[Saved data entries]
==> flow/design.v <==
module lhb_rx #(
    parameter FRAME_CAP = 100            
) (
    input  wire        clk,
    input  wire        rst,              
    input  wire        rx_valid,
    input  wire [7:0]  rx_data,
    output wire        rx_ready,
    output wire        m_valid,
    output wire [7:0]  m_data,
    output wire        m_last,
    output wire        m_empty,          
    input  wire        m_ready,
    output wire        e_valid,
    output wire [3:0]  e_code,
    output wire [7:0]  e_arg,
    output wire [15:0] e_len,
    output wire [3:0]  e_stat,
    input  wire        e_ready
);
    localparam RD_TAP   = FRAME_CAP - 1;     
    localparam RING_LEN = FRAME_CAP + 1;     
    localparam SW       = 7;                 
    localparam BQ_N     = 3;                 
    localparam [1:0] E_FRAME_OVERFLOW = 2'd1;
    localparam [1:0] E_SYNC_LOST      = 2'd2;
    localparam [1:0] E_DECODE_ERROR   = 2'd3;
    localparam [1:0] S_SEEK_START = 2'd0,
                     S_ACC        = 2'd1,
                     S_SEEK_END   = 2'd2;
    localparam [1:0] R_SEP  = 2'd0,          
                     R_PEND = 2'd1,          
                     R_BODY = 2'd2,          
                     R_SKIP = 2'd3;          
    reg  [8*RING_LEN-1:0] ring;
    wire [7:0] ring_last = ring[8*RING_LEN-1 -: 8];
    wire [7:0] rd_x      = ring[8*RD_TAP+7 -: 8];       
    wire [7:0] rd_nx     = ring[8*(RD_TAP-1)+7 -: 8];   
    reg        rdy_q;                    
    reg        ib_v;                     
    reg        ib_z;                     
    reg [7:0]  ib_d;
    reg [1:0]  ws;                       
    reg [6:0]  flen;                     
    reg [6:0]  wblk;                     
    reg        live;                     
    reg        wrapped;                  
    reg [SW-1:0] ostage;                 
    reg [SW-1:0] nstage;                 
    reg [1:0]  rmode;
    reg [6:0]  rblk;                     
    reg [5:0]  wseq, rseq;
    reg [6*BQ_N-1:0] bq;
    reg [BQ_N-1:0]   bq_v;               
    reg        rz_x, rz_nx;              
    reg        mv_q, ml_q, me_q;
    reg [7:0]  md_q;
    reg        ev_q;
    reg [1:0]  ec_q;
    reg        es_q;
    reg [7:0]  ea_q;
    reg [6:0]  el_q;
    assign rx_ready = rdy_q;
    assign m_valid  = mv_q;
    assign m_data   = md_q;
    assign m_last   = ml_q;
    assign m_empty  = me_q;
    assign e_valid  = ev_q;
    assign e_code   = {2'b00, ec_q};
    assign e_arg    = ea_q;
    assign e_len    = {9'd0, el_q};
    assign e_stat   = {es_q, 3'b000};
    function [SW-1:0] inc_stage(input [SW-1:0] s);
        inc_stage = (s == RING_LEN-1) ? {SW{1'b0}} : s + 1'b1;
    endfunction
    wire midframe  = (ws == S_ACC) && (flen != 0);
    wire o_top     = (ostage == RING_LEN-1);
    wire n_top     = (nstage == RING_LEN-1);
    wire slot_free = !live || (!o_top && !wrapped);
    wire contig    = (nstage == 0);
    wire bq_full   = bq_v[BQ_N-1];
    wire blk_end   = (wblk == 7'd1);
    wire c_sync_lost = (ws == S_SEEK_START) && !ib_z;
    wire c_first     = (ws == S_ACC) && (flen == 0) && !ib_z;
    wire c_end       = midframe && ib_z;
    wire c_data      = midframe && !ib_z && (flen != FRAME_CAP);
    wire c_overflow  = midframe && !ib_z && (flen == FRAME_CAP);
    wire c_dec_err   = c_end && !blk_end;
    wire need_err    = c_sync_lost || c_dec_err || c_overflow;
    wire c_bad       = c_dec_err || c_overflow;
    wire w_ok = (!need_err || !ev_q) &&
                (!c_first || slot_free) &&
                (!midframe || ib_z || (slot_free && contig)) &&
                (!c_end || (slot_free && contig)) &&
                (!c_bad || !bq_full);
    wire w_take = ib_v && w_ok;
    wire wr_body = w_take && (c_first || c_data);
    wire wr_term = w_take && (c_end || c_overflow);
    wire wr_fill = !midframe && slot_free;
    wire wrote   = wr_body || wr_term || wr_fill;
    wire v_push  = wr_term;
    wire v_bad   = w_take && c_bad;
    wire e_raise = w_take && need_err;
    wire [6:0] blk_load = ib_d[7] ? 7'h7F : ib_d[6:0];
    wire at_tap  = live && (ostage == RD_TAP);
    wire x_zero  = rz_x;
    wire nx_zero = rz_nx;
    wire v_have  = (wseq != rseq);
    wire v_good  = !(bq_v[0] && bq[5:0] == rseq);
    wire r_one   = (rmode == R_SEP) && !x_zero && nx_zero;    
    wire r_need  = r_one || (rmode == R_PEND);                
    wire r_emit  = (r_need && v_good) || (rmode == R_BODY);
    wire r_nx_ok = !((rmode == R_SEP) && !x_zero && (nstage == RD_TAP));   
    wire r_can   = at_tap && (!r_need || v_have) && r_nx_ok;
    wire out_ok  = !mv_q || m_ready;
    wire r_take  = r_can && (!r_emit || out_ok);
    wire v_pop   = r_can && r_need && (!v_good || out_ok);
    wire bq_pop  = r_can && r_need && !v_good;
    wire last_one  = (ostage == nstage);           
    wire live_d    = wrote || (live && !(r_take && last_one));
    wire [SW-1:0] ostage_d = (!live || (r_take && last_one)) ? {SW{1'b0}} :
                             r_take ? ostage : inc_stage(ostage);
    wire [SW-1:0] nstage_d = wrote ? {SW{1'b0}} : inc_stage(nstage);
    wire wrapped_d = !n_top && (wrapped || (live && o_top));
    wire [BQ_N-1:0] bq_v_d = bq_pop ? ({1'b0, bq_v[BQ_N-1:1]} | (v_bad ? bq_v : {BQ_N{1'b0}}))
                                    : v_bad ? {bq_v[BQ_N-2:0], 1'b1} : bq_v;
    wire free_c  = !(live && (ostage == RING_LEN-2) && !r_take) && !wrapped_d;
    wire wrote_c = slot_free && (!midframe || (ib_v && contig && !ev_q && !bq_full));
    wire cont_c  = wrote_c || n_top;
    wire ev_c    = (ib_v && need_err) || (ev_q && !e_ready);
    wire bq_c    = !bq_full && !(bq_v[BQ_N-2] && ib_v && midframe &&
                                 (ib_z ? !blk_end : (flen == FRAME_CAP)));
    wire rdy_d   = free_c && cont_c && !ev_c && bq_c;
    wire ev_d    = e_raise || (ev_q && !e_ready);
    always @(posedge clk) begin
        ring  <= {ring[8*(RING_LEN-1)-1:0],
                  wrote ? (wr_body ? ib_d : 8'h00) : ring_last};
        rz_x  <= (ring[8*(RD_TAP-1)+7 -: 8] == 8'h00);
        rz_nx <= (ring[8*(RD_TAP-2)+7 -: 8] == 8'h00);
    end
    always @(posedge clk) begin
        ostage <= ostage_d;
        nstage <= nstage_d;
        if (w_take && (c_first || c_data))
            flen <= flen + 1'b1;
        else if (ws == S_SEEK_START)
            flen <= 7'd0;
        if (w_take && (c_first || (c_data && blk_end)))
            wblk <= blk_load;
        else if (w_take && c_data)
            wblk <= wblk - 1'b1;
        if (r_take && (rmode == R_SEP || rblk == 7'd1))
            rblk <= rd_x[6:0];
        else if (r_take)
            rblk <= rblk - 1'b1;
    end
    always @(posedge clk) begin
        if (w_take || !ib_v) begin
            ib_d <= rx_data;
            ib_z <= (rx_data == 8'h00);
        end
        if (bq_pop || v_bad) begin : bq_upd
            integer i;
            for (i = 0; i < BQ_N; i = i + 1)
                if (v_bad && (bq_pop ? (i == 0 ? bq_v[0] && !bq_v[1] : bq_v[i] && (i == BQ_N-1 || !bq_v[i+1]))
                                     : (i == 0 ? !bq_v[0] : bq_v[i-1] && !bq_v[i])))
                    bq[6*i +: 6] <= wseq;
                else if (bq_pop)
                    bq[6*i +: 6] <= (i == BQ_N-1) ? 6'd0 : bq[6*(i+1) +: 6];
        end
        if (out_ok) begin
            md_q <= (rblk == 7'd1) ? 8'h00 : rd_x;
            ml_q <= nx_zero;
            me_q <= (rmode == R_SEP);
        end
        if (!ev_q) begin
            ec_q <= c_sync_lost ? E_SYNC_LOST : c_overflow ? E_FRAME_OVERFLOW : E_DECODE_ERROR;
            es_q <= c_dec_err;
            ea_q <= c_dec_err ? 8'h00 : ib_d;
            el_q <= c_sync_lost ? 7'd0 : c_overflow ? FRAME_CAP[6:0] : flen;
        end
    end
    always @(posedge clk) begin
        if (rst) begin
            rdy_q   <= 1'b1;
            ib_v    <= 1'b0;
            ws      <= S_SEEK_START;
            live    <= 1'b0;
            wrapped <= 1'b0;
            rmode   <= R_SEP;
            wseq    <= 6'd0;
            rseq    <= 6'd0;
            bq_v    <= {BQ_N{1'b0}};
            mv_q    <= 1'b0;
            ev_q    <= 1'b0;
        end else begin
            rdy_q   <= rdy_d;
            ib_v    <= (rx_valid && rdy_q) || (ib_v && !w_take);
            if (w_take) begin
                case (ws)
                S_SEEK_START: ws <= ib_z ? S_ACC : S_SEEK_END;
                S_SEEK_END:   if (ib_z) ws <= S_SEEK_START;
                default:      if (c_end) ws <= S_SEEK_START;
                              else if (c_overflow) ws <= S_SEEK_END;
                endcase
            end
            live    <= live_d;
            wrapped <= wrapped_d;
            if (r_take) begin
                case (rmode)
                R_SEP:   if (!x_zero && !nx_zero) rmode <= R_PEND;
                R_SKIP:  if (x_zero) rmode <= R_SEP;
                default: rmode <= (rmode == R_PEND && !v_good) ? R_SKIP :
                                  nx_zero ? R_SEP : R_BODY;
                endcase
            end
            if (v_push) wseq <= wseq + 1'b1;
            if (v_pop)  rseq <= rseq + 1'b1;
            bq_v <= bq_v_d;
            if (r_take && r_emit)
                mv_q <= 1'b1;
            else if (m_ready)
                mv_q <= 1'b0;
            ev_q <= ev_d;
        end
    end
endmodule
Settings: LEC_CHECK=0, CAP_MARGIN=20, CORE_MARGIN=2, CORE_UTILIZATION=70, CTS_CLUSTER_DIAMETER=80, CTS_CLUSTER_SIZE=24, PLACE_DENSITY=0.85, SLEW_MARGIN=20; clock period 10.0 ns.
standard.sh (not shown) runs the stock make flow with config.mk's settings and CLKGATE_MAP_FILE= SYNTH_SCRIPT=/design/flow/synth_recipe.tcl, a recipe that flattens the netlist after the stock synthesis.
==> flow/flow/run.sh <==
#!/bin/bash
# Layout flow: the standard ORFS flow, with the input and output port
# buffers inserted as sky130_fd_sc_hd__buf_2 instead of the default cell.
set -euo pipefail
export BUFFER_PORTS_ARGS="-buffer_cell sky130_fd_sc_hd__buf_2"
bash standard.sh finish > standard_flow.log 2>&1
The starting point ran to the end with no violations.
Context: an optimization exercise on an open-source flow, tuned for small area, a short achievable clock period and few clock cycles. The choices shown serve that exercise and are no tape-out recipe. Only simulation tests tie the RTL to the original design; equivalence was not proved. Power is estimated from default activity; no workload was simulated.

==> flow/design.v <==
module lep_crc16 (
    input  wire        clk,
    input  wire        rst,
    input  wire        host_req,
    input  wire        host_we,
    input  wire [11:0] host_addr,
    input  wire [31:0] host_wdata,
    output reg  [31:0] host_rdata,
    output wire        host_ready,
    output reg         mem_re,
    output reg         mem_we,
    output reg  [9:0]  mem_addr,
    output reg  [3:0]  mem_be,
    output reg  [31:0] mem_wdata,
    input  wire [31:0] mem_rdata
);
    localparam [32:0] BUF_SIZE = 33'd4096;
    localparam [9:0] R_CMD        = 10'h000;
    localparam [9:0] R_STATUS     = 10'h001;
    localparam [9:0] R_CTRL       = 10'h002;
    localparam [9:0] R_SRC_ADDR   = 10'h003;
    localparam [9:0] R_SRC_LEN    = 10'h004;
    localparam [9:0] R_DST_ADDR   = 10'h005;
    localparam [9:0] R_DST_CAP    = 10'h006;
    localparam [9:0] R_OUT_LEN    = 10'h007;
    localparam [9:0] R_CRC_CFG    = 10'h008;
    localparam [9:0] R_CRC_STATE  = 10'h009;
    localparam [9:0] R_CRC_RESULT = 10'h00A;
    localparam [7:0] OP_NOP         = 8'h00;
    localparam [7:0] OP_CRC_INIT    = 8'h01;
    localparam [7:0] OP_CRC_UPDATE  = 8'h02;
    localparam [7:0] OP_CRC_BYTE    = 8'h03;
    localparam [7:0] OP_CRC_COMPUTE = 8'h04;
    localparam [7:0] OP_CRC_STORE   = 8'h05;
    localparam [7:0] OP_CRC_VERIFY  = 8'h06;
    localparam [7:0] OP_DNP3_BLOCKS = 8'h07;
    localparam [3:0] E_OK        = 4'd0;
    localparam [3:0] E_INV_ARG   = 4'd2;
    localparam [3:0] E_BUF_SMALL = 4'd4;
    localparam [3:0] E_NOT_SUPP  = 4'd5;
    localparam [3:0] E_CHECKSUM  = 4'd8;
    localparam [3:0] E_OOB       = 4'd10;
    localparam [2:0] S_IDLE  = 3'd0;
    localparam [2:0] S_EXEC  = 3'd1;
    localparam [2:0] S_RD    = 3'd2;
    localparam [2:0] S_PROC  = 3'd3;
    localparam [2:0] S_WCRC0 = 3'd4;
    localparam [2:0] S_WCRC1 = 3'd5;
    localparam [2:0] S_DONE  = 3'd6;
    function [15:0] crc_poly(input [1:0] v);
        case (v)
            2'd0:    crc_poly = 16'hA001;
            2'd1:    crc_poly = 16'h8408;
            default: crc_poly = 16'hA6BC;
        endcase
    endfunction
    function [15:0] crc_init(input [1:0] v);
        case (v)
            2'd0:    crc_init = 16'hFFFF;
            2'd1:    crc_init = 16'hFFFF;
            default: crc_init = 16'h0000;
        endcase
    endfunction
    function [15:0] crc_xorout(input [1:0] v);
        case (v)
            2'd0:    crc_xorout = 16'h0000;
            2'd1:    crc_xorout = 16'hFFFF;
            default: crc_xorout = 16'hFFFF;
        endcase
    endfunction
    function [15:0] crc_step(input [1:0] v, input [15:0] c, input [7:0] b);
        integer i;
        reg [15:0] r;
        begin
            r = c ^ {8'h00, b};
            for (i = 0; i < 8; i = i + 1)
                r = r[0] ? ((r >> 1) ^ crc_poly(v)) : (r >> 1);
            crc_step = r;
        end
    endfunction
    reg [3:0]  status_err;
    reg [1:0]  ctrl;
    reg [31:0] src_addr, src_len, dst_addr, dst_cap;
    reg [31:0] out_len;
    reg [1:0]  crc_var;
    reg [15:0] crc_c;
    wire [15:0] crc_result = crc_c ^ crc_xorout(crc_var);
    reg [2:0]  state;
    reg [31:0] cmd;
    reg [1:0]  w_var;        
    reg [15:0] w_crc;        
    reg [11:0] rd_ptr;       
    reg [11:0] wr_ptr;       
    reg [12:0] remain;       
    reg [4:0]  blk_cnt;      
    reg [7:0]  exp_lo;       
    reg [1:0]  tail;         
    reg [1:0]  byte_sel;     
    reg [15:0] blk_crc;      
    wire [7:0] opc     = cmd[7:0];
    wire [1:0] cmd_var = cmd[9:8];
    wire [9:0] reg_idx   = host_addr[11:2];
    wire       cmd_write = host_req && host_we && (reg_idx == R_CMD);
    assign host_ready = (state == S_IDLE && !cmd_write) || (state == S_DONE);
    always @(*) begin
        case (reg_idx)
            R_STATUS:     host_rdata = {28'd0, status_err};
            R_CTRL:       host_rdata = {30'd0, ctrl};
            R_SRC_ADDR:   host_rdata = src_addr;
            R_SRC_LEN:    host_rdata = src_len;
            R_DST_ADDR:   host_rdata = dst_addr;
            R_DST_CAP:    host_rdata = dst_cap;
            R_OUT_LEN:    host_rdata = out_len;
            R_CRC_CFG:    host_rdata = {30'd0, crc_var};
            R_CRC_STATE:  host_rdata = {16'd0, crc_c};
            R_CRC_RESULT: host_rdata = {16'd0, crc_result};
            default:      host_rdata = 32'd0;
        endcase
    end
    reg        known_op;
    reg [31:0] allowed;
    always @(*) begin
        known_op = 1'b1;
        allowed  = 32'h0000_00FF;
        case (opc)
            OP_NOP, OP_CRC_UPDATE, OP_CRC_STORE, OP_DNP3_BLOCKS: ;
            OP_CRC_INIT, OP_CRC_COMPUTE, OP_CRC_VERIFY: allowed = 32'h0000_03FF;
            OP_CRC_BYTE: allowed = 32'h00FF_00FF;
            default: begin
                known_op = 1'b0;
            end
        endcase
    end
    wire var_used  = (allowed == 32'h0000_03FF);
    wire bad_bits  = (cmd & ~allowed) != 32'd0;
    wire bad_var   = var_used && (cmd_var == 2'd3);
    wire [32:0] src_end    = {1'b0, src_addr} + {1'b0, src_len};
    wire [33:0] src_end2   = {2'b0, src_addr} + {2'b0, src_len} + 34'd2;
    wire [32:0] dst_end    = {1'b0, dst_addr} + {1'b0, dst_cap};
    wire        src_ok     = src_end  <= BUF_SIZE;
    wire        src2_ok    = src_end2 <= {1'b0, BUF_SIZE};
    wire        dst_ok     = dst_end  <= BUF_SIZE;
    wire [12:0] dnp_n      = src_len[12:0];
    wire [12:0] dnp_blocks = (dnp_n + 13'd15) >> 4;
    wire [13:0] dnp_m      = {1'b0, dnp_n} + {dnp_blocks, 1'b0};
    wire        dnp_fits   = {18'd0, dnp_m} <= dst_cap;
    wire [7:0] rd_byte = mem_rdata[8*byte_sel +: 8];
    always @(*) begin
        mem_re    = 1'b0;
        mem_we    = 1'b0;
        mem_addr  = rd_ptr[11:2];
        mem_be    = 4'd0;
        mem_wdata = 32'd0;
        case (state)
            S_RD: mem_re = 1'b1;
            S_PROC: begin
                if (opc == OP_DNP3_BLOCKS && tail == 2'd0) begin
                    mem_we    = 1'b1;
                    mem_addr  = wr_ptr[11:2];
                    mem_be    = 4'b0001 << wr_ptr[1:0];
                    mem_wdata = {4{rd_byte}};
                end
            end
            S_WCRC0: begin
                mem_we    = 1'b1;
                mem_addr  = wr_ptr[11:2];
                mem_be    = 4'b0001 << wr_ptr[1:0];
                mem_wdata = {4{blk_crc[7:0]}};
            end
            S_WCRC1: begin
                mem_we    = 1'b1;
                mem_addr  = wr_ptr[11:2];
                mem_be    = 4'b0001 << wr_ptr[1:0];
                mem_wdata = {4{blk_crc[15:8]}};
            end
            default: ;
        endcase
    end
    wire [15:0] w_crc_next = crc_step(w_var, w_crc, rd_byte);
    always @(posedge clk) begin
        if (rst) begin
            state      <= S_IDLE;
            status_err <= E_OK;
            ctrl       <= 2'b11;
            src_addr   <= 32'd0;
            src_len    <= 32'd0;
            dst_addr   <= 32'd0;
            dst_cap    <= 32'd0;
            out_len    <= 32'd0;
            crc_var    <= 2'd0;
            crc_c      <= 16'hFFFF;
            cmd        <= 32'd0;
            w_var      <= 2'd0;
            w_crc      <= 16'd0;
            rd_ptr     <= 12'd0;
            wr_ptr     <= 12'd0;
            remain     <= 13'd0;
            blk_cnt    <= 5'd0;
            exp_lo     <= 8'd0;
            tail       <= 2'd0;
            byte_sel   <= 2'd0;
            blk_crc    <= 16'd0;
        end else begin
            case (state)
                S_IDLE: begin
                    if (host_req && host_we) begin
                        case (reg_idx)
                            R_CMD: begin
                                cmd   <= host_wdata;
                                state <= S_EXEC;
                            end
                            R_CTRL:      ctrl     <= host_wdata[1:0];
                            R_SRC_ADDR:  src_addr <= host_wdata;
                            R_SRC_LEN:   src_len  <= host_wdata;
                            R_DST_ADDR:  dst_addr <= host_wdata;
                            R_DST_CAP:   dst_cap  <= host_wdata;
                            R_CRC_CFG:   if (host_wdata[1:0] != 2'd3) crc_var <= host_wdata[1:0];
                            R_CRC_STATE: crc_c    <= host_wdata[15:0];
                            default: ;
                        endcase
                    end
                end
                S_EXEC: begin
                    state  <= S_DONE;
                    rd_ptr <= src_addr[11:0];
                    wr_ptr <= dst_addr[11:0];
                    remain <= src_len[12:0];
                    blk_cnt <= 5'd0;
                    tail   <= 2'd0;
                    if (!known_op) begin
                        status_err <= E_NOT_SUPP;
                    end else if (bad_bits || bad_var) begin
                        status_err <= E_INV_ARG;
                    end else begin
                        case (opc)
                            OP_NOP: status_err <= E_OK;
                            OP_CRC_INIT: begin
                                crc_var    <= cmd_var;
                                crc_c      <= crc_init(cmd_var);
                                status_err <= E_OK;
                            end
                            OP_CRC_BYTE: begin
                                crc_c      <= crc_step(crc_var, crc_c, cmd[23:16]);
                                status_err <= E_OK;
                            end
                            OP_CRC_UPDATE: begin
                                if (!src_ok) status_err <= E_OOB;
                                else begin
                                    w_var <= crc_var;
                                    w_crc <= crc_c;
                                    state <= S_RD;
                                end
                            end
                            OP_CRC_COMPUTE: begin
                                if (!src_ok) status_err <= E_OOB;
                                else begin
                                    w_var <= cmd_var;
                                    w_crc <= crc_init(cmd_var);
                                    state <= S_RD;
                                end
                            end
                            OP_CRC_VERIFY: begin
                                if (!src2_ok) status_err <= E_OOB;
                                else begin
                                    w_var <= cmd_var;
                                    w_crc <= crc_init(cmd_var);
                                    tail  <= 2'd2;
                                    state <= S_RD;
                                end
                            end
                            OP_CRC_STORE: begin
                                if (!dst_ok) status_err <= E_OOB;
                                else if (dst_cap < 32'd2) status_err <= E_BUF_SMALL;
                                else begin
                                    blk_crc <= crc_result;
                                    state   <= S_WCRC0;
                                end
                            end
                            OP_DNP3_BLOCKS: begin
                                if (!src_ok) status_err <= E_OOB;
                                else if (!dst_ok) status_err <= E_OOB;
                                else if (!dnp_fits) status_err <= E_BUF_SMALL;
                                else begin
                                    w_var <= 2'd2;
                                    w_crc <= 16'h0000;
                                    state <= S_RD;
                                end
                            end
                            default: status_err <= E_NOT_SUPP;
                        endcase
                    end
                end
                S_RD: begin
                    if (remain == 13'd0 && tail == 2'd0) begin
                        state <= S_DONE;
                        case (opc)
                            OP_CRC_UPDATE, OP_CRC_COMPUTE: begin
                                crc_var    <= w_var;
                                crc_c      <= w_crc;
                                status_err <= E_OK;
                            end
                            OP_DNP3_BLOCKS: begin
                                if (blk_cnt != 5'd0) begin
                                    blk_crc <= w_crc ^ 16'hFFFF;
                                    state   <= S_WCRC0;
                                end else begin
                                    out_len    <= {18'd0, dnp_m};
                                    status_err <= E_OK;
                                end
                            end
                            default: ;
                        endcase
                    end else begin
                        byte_sel <= rd_ptr[1:0];
                        rd_ptr   <= rd_ptr + 12'd1;
                        state    <= S_PROC;
                    end
                end
                S_PROC: begin
                    state <= S_RD;
                    if (remain != 13'd0) begin
                        remain <= remain - 13'd1;
                        w_crc  <= w_crc_next;
                        if (opc == OP_DNP3_BLOCKS) begin
                            wr_ptr  <= wr_ptr + 12'd1;
                            blk_cnt <= blk_cnt + 5'd1;
                            if (blk_cnt == 5'd15) begin
                                blk_crc <= w_crc_next ^ 16'hFFFF;
                                state   <= S_WCRC0;
                            end
                        end
                    end else begin
                        tail <= tail - 2'd1;
                        if (tail == 2'd2) begin
                            exp_lo <= rd_byte;
                        end else begin
                            state <= S_DONE;
                            if ((w_crc ^ crc_xorout(w_var)) == {rd_byte, exp_lo})
                                status_err <= E_OK;
                            else
                                status_err <= E_CHECKSUM;
                        end
                    end
                end
                S_WCRC0: begin
                    wr_ptr <= wr_ptr + 12'd1;
                    state  <= S_WCRC1;
                end
                S_WCRC1: begin
                    wr_ptr <= wr_ptr + 12'd1;
                    if (opc == OP_CRC_STORE) begin
                        out_len    <= 32'd2;
                        status_err <= E_OK;
                        state      <= S_DONE;
                    end else begin
                        blk_cnt <= 5'd0;
                        w_crc   <= 16'h0000;
                        state   <= S_RD;
                    end
                end
                S_DONE: state <= S_IDLE;
                default: state <= S_IDLE;
            endcase
        end
    end
endmodule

EXERCISE INSTRUCTIONS: Your answer must consist only of the lines from the start of the records above through the line with "wire [7:0] rd_x", each retyped exactly.

EXERCISE RESULT:
==> flow/design.v <==
module lhb_rx #(
    parameter FRAME_CAP = 100            
) (
    input  wire        clk,
    input  wire        rst,              
    input  wire        rx_valid,
    input  wire [7:0]  rx_data,
    output wire        rx_ready,
    output wire        m_valid,
    output wire [7:0]  m_data,
    output wire        m_last,
    output wire        m_empty,          
    input  wire        m_ready,
    output wire        e_valid,
    output wire [3:0]  e_code,
    output wire [7:0]  e_arg,
    output wire [15:0] e_len,
    output wire [3:0]  e_stat,
    input  wire        e_ready
);
    localparam RD_TAP   = FRAME_CAP - 1;     
    localparam RING_LEN = FRAME_CAP + 1;     
    localparam SW       = 7;                 
    localparam BQ_N     = 3;                 
    localparam [1:0] E_FRAME_OVERFLOW = 2'd1;
    localparam [1:0] E_SYNC_LOST      = 2'd2;
    localparam [1:0] E_DECODE_ERROR   = 2'd3;
    localparam [1:0] S_SEEK_START = 2'd0,
                     S_ACC        = 2'd1,
                     S_SEEK_END   = 2'd2;
    localparam [1:0] R_SEP  = 2'd0,          
                     R_PEND = 2'd1,          
                     R_BODY = 2'd2,          
                     R_SKIP = 2'd3;          
    reg  [8*RING_LEN-1:0] ring;
    wire [7:0] ring_last = ring[8*RING_LEN-1 -: 8];
    wire [7:0] rd_x      = ring[8*RD_TAP+7 -: 8];       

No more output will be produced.